TASK DESCRIPTION. Return the following from the records below: each line, word for word, starting with the line that contains "165 | 4.32 |" and going on through the line that contains "nand2_1 0.09, o21ai_2", with nothing outside that range.

LISTED ENTRIES.

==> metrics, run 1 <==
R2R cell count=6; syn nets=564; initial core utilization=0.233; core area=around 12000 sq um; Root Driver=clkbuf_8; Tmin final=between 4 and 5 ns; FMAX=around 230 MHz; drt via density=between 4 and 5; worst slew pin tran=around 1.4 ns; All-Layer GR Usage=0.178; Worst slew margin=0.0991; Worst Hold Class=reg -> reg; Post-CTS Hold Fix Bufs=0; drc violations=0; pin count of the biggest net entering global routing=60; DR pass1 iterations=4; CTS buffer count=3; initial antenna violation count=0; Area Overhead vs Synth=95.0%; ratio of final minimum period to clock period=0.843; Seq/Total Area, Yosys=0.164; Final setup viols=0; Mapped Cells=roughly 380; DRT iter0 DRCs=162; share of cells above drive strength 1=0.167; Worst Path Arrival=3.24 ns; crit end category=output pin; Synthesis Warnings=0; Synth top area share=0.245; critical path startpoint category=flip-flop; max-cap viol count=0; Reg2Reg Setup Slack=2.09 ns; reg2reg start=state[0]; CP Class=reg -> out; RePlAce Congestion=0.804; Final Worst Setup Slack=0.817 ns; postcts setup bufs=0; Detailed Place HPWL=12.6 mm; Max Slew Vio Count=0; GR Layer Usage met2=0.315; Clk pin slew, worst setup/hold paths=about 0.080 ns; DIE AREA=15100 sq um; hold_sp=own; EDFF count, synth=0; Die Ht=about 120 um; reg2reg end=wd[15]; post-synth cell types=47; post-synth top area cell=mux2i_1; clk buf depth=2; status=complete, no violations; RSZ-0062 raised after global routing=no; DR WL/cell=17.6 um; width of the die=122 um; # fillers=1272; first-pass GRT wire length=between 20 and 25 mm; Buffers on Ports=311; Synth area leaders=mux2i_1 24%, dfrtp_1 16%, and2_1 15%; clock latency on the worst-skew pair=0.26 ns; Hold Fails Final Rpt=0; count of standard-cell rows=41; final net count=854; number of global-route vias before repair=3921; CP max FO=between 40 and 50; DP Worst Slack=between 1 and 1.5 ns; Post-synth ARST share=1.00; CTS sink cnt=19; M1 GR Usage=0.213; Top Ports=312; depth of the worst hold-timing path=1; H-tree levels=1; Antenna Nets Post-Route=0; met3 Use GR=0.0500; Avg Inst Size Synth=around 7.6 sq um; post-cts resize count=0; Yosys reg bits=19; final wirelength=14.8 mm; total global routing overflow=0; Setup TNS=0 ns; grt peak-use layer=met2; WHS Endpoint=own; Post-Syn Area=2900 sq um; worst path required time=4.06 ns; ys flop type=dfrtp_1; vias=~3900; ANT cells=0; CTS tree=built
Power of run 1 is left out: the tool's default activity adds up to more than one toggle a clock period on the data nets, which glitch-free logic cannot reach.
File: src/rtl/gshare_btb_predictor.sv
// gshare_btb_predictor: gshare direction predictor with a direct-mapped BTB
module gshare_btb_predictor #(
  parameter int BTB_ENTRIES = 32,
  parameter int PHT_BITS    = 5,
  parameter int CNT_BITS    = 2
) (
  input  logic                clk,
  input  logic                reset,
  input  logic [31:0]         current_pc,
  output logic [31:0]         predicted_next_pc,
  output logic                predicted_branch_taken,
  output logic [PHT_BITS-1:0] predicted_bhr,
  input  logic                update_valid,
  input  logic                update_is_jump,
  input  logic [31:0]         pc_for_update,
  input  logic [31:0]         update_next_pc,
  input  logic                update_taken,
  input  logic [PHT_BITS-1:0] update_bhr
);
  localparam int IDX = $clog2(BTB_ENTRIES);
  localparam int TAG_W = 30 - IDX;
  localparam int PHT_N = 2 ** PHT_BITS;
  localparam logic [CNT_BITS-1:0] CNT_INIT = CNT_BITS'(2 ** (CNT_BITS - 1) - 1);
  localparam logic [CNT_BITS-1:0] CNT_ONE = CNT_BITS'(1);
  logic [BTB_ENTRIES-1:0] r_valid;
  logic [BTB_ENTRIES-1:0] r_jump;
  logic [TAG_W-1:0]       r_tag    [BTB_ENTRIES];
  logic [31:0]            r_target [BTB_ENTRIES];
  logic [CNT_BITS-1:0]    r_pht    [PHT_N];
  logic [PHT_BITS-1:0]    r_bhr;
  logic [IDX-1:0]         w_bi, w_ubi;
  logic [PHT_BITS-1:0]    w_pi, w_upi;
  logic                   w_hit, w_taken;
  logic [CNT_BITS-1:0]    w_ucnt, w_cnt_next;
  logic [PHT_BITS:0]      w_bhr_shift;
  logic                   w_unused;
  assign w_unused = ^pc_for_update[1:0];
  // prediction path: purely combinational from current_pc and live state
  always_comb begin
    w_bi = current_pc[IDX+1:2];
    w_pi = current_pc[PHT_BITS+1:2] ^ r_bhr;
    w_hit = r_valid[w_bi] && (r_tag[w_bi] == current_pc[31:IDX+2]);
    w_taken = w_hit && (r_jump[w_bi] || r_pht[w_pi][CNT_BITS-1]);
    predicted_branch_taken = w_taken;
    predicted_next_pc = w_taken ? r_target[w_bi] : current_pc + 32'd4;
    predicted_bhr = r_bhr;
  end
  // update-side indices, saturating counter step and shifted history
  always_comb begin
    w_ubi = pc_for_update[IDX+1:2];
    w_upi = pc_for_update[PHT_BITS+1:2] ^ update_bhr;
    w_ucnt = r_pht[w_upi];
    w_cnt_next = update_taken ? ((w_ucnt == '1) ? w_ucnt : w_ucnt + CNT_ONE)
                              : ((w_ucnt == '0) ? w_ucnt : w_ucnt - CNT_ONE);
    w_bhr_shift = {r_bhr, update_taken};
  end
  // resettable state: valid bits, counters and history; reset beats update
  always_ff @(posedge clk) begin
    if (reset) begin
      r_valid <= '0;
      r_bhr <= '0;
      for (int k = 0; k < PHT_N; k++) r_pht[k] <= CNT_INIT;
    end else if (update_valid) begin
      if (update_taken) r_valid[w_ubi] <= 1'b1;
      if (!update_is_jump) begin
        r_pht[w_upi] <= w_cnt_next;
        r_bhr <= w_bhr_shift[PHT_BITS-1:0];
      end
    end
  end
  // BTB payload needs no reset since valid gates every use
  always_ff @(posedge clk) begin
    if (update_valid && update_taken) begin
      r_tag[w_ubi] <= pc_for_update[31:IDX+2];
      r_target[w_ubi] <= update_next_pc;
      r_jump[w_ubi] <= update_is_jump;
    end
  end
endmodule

--

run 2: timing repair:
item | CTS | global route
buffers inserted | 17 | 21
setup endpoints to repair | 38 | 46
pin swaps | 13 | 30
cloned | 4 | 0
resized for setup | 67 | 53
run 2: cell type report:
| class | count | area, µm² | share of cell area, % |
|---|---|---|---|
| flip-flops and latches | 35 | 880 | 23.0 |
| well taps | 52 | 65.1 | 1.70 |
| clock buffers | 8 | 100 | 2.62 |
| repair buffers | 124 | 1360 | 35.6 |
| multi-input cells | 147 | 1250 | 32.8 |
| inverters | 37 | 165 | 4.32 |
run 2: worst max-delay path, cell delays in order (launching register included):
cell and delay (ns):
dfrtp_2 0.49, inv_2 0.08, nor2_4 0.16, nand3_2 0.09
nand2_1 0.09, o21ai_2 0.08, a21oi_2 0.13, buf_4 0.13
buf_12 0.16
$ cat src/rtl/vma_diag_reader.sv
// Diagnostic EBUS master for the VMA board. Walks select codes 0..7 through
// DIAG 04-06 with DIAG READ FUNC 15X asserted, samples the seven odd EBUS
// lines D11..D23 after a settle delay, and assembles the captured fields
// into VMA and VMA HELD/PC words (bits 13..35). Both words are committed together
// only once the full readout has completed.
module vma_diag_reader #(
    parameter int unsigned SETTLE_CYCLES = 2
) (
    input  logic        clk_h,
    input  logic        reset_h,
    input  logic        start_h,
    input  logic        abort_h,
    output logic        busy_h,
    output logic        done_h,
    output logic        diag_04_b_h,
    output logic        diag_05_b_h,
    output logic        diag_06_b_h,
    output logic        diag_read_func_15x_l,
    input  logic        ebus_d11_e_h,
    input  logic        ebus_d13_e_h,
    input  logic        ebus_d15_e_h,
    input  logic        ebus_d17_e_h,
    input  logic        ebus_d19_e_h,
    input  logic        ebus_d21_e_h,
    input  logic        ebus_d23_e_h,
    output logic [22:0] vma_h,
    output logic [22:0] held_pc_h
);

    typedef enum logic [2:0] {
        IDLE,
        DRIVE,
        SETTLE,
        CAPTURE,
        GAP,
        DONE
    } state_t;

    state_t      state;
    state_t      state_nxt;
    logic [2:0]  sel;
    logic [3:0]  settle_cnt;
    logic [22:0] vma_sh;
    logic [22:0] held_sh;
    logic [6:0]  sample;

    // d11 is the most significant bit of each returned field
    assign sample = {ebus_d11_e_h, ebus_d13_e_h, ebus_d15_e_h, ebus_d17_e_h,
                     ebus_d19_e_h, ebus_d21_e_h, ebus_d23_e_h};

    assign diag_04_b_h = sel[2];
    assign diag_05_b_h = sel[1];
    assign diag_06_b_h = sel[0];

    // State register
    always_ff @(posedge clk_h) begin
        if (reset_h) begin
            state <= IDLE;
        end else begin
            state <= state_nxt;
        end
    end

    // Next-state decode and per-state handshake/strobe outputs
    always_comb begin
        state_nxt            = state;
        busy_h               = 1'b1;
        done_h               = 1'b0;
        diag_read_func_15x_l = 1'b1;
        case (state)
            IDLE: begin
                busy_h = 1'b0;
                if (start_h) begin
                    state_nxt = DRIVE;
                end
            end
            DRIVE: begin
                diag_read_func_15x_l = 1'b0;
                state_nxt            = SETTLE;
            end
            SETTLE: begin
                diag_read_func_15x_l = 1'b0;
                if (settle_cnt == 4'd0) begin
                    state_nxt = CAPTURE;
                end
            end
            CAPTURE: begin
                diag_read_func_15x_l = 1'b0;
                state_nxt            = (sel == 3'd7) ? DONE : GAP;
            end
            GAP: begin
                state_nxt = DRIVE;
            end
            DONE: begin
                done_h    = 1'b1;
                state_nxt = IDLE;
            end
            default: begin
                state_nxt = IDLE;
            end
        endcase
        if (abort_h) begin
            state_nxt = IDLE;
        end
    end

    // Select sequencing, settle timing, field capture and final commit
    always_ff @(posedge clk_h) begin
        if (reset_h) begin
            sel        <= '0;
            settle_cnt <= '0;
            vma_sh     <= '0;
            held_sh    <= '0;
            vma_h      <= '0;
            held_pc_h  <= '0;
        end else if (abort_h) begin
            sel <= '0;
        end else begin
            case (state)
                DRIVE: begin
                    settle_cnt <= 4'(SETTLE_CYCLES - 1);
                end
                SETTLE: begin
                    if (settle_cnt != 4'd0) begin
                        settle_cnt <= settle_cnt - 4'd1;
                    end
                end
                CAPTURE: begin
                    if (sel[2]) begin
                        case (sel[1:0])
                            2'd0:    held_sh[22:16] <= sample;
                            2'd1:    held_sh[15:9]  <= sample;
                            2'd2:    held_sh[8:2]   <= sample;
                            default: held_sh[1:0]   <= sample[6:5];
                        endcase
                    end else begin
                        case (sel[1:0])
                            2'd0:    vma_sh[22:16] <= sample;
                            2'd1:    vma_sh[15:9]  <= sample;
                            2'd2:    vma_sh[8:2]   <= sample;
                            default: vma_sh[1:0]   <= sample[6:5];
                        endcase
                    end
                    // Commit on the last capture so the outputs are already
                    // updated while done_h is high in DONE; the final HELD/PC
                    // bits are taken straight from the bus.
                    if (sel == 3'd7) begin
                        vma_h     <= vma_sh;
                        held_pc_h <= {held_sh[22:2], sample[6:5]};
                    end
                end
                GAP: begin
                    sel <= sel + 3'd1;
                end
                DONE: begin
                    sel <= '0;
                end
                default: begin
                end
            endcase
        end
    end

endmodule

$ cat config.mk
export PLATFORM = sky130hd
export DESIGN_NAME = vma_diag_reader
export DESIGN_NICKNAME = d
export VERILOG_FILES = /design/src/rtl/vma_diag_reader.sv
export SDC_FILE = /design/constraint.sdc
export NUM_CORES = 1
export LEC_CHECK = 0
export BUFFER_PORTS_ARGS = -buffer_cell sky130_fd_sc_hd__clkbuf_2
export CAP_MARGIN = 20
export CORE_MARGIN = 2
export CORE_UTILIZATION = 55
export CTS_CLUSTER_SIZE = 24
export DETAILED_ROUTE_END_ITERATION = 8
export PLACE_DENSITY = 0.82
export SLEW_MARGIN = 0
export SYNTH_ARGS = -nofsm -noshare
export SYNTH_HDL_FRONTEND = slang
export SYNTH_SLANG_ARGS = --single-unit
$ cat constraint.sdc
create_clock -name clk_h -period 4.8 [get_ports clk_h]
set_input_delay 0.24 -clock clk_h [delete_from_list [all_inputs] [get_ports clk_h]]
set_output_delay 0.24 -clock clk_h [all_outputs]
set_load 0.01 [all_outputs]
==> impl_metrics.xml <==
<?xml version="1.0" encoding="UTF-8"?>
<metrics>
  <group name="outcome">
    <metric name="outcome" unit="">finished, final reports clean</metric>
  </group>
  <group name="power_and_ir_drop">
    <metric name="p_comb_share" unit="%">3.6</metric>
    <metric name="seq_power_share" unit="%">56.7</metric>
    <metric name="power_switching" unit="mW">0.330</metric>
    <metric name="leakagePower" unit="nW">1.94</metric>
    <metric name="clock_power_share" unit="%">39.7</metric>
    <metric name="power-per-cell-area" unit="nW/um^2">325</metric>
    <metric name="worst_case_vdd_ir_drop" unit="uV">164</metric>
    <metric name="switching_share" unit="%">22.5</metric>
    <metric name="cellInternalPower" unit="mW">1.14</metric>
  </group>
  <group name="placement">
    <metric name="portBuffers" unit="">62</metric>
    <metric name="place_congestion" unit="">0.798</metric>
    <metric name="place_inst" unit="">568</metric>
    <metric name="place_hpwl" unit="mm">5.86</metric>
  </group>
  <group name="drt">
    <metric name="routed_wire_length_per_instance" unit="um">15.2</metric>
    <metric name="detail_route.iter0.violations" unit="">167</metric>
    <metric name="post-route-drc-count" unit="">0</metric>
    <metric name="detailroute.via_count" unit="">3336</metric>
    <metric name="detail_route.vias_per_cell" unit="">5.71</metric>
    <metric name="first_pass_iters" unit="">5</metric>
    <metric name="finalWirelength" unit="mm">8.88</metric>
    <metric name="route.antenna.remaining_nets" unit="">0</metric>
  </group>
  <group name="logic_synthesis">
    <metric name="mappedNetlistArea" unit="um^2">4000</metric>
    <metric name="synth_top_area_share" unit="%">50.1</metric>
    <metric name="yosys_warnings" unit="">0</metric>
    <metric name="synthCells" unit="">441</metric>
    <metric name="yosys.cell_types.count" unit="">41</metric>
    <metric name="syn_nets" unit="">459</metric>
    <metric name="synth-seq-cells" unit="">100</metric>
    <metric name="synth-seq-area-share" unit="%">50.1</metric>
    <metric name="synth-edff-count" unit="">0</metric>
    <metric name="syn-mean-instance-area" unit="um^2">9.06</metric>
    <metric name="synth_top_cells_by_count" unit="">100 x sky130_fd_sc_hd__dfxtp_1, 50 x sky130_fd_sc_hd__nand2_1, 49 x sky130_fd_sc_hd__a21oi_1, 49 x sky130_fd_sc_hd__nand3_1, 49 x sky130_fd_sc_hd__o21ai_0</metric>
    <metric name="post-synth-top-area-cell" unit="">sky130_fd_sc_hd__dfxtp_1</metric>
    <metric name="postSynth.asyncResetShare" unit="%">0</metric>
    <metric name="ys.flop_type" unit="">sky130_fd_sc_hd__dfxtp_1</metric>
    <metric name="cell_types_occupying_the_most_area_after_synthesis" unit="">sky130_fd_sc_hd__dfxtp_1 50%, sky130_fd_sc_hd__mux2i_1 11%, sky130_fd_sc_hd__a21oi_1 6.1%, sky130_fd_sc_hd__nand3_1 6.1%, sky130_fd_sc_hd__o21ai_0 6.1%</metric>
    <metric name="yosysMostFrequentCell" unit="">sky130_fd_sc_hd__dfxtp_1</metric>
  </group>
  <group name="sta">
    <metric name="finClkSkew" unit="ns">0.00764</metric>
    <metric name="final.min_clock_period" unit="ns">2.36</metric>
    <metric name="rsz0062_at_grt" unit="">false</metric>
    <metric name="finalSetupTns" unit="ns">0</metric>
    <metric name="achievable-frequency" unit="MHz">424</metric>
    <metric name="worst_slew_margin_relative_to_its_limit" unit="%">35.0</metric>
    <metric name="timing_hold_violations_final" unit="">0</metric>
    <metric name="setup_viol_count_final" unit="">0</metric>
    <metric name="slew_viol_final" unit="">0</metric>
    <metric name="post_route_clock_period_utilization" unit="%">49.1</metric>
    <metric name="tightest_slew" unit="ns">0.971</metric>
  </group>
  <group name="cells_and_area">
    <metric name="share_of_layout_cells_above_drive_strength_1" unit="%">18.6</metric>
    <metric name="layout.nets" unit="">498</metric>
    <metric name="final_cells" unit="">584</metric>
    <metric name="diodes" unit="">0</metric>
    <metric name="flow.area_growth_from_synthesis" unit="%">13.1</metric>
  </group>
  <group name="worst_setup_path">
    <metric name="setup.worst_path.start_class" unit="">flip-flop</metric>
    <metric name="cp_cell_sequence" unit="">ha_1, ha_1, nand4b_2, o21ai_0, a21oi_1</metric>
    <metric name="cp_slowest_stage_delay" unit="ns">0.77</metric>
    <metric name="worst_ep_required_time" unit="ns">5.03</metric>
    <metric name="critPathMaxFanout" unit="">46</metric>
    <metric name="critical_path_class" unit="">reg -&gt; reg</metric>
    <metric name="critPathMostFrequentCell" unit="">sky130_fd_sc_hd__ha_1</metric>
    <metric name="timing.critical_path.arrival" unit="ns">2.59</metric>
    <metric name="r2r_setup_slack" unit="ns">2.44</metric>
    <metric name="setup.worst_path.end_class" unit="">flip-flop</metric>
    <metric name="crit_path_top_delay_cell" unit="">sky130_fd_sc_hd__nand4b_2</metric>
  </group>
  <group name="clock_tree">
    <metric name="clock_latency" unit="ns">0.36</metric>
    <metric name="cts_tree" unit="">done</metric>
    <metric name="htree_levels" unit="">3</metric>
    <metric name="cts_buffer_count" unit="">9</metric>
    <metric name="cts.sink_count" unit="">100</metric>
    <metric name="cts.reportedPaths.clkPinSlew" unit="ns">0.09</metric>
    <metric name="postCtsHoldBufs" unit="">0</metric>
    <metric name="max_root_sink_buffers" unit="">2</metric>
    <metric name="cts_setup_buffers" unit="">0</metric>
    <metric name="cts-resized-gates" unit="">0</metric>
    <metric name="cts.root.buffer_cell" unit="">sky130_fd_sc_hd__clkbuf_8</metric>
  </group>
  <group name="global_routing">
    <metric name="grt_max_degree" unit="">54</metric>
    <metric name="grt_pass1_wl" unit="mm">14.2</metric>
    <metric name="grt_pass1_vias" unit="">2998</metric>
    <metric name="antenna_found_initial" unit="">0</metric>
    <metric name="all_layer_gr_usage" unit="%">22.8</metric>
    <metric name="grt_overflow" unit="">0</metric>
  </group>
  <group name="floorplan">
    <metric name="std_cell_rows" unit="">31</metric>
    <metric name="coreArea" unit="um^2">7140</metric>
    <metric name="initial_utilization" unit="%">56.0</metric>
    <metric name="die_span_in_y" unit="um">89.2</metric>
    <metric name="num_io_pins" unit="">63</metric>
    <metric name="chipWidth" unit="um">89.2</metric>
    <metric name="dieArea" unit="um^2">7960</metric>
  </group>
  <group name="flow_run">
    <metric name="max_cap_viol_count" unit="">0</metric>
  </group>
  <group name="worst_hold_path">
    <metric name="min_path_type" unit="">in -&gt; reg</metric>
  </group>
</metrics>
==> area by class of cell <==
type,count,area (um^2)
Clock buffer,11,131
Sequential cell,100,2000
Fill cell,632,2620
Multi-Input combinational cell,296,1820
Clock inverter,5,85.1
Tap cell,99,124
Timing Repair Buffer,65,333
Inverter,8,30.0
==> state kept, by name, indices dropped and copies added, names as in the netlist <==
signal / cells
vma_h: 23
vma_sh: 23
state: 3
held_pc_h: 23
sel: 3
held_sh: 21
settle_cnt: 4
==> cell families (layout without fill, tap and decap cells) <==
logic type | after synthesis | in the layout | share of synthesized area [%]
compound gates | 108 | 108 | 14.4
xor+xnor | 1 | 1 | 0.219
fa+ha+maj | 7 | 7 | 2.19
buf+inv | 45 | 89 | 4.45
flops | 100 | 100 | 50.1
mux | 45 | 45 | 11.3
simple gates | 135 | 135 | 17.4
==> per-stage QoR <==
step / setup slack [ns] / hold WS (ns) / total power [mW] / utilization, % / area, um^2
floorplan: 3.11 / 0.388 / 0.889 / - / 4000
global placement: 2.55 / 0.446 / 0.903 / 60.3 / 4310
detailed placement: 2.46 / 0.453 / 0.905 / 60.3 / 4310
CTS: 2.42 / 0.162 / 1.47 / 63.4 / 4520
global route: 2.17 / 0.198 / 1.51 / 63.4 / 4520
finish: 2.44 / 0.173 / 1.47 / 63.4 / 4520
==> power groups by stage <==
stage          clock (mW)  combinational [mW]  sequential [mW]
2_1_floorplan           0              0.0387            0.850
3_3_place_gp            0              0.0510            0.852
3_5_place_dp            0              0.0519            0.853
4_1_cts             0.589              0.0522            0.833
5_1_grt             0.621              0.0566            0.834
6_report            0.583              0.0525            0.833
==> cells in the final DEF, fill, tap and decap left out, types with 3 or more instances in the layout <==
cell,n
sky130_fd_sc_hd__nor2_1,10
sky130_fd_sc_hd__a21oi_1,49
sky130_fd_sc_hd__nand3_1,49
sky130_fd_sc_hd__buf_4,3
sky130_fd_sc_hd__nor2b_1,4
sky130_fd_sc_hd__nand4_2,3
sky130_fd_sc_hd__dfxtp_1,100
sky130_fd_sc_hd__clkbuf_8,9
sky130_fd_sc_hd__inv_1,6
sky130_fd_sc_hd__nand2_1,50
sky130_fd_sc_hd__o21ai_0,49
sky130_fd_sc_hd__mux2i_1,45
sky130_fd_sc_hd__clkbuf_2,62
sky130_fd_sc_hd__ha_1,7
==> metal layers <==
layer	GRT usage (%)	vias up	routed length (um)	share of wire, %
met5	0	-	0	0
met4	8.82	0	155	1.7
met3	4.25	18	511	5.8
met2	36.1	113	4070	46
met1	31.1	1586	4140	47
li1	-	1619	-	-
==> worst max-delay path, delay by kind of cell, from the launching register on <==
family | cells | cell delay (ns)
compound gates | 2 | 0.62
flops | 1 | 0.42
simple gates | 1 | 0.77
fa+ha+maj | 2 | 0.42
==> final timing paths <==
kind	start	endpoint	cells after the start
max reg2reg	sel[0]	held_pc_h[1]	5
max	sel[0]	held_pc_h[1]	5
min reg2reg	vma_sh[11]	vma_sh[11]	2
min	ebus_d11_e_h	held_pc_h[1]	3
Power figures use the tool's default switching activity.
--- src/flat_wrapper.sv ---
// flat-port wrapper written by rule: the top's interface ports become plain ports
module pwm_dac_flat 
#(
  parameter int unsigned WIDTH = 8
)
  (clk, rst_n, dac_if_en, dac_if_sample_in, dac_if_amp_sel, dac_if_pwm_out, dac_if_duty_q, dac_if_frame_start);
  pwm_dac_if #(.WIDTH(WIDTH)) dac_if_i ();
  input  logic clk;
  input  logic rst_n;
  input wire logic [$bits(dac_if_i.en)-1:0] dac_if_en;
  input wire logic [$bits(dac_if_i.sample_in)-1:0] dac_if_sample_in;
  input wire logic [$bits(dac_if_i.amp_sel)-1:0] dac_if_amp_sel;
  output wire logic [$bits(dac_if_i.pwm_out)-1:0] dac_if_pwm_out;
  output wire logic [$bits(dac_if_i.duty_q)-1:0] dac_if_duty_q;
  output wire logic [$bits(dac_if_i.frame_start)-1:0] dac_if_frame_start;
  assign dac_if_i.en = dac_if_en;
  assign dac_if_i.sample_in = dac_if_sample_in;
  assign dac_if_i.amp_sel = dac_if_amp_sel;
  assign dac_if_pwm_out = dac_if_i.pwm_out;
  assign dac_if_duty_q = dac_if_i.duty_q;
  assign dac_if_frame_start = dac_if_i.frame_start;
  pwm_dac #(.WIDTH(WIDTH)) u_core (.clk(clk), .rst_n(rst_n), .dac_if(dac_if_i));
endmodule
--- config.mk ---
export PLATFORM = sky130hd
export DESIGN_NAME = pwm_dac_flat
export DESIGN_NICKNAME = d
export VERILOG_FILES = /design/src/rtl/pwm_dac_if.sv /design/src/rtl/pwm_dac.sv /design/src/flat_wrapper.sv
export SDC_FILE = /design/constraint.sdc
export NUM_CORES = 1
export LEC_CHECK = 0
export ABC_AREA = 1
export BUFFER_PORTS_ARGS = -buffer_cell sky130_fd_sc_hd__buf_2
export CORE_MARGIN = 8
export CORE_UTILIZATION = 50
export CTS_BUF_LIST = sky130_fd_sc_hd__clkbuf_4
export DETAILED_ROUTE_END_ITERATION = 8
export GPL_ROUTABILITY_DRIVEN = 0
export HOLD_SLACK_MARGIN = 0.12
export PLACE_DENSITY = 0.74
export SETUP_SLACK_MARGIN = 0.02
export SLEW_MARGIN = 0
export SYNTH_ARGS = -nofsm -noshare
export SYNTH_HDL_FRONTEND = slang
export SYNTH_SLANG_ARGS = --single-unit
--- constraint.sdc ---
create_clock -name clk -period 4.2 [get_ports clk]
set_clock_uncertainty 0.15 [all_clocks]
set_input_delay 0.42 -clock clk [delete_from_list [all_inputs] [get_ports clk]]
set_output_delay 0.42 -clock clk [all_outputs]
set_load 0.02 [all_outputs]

THE ANSWER.
| inverters | 37 | 165 | 4.32 |
run 2: worst max-delay path, cell delays in order (launching register included):
cell and delay (ns):
dfrtp_2 0.49, inv_2 0.08, nor2_4 0.16, nand3_2 0.09
nand2_1 0.09, o21ai_2 0.08, a21oi_2 0.13, buf_4 0.13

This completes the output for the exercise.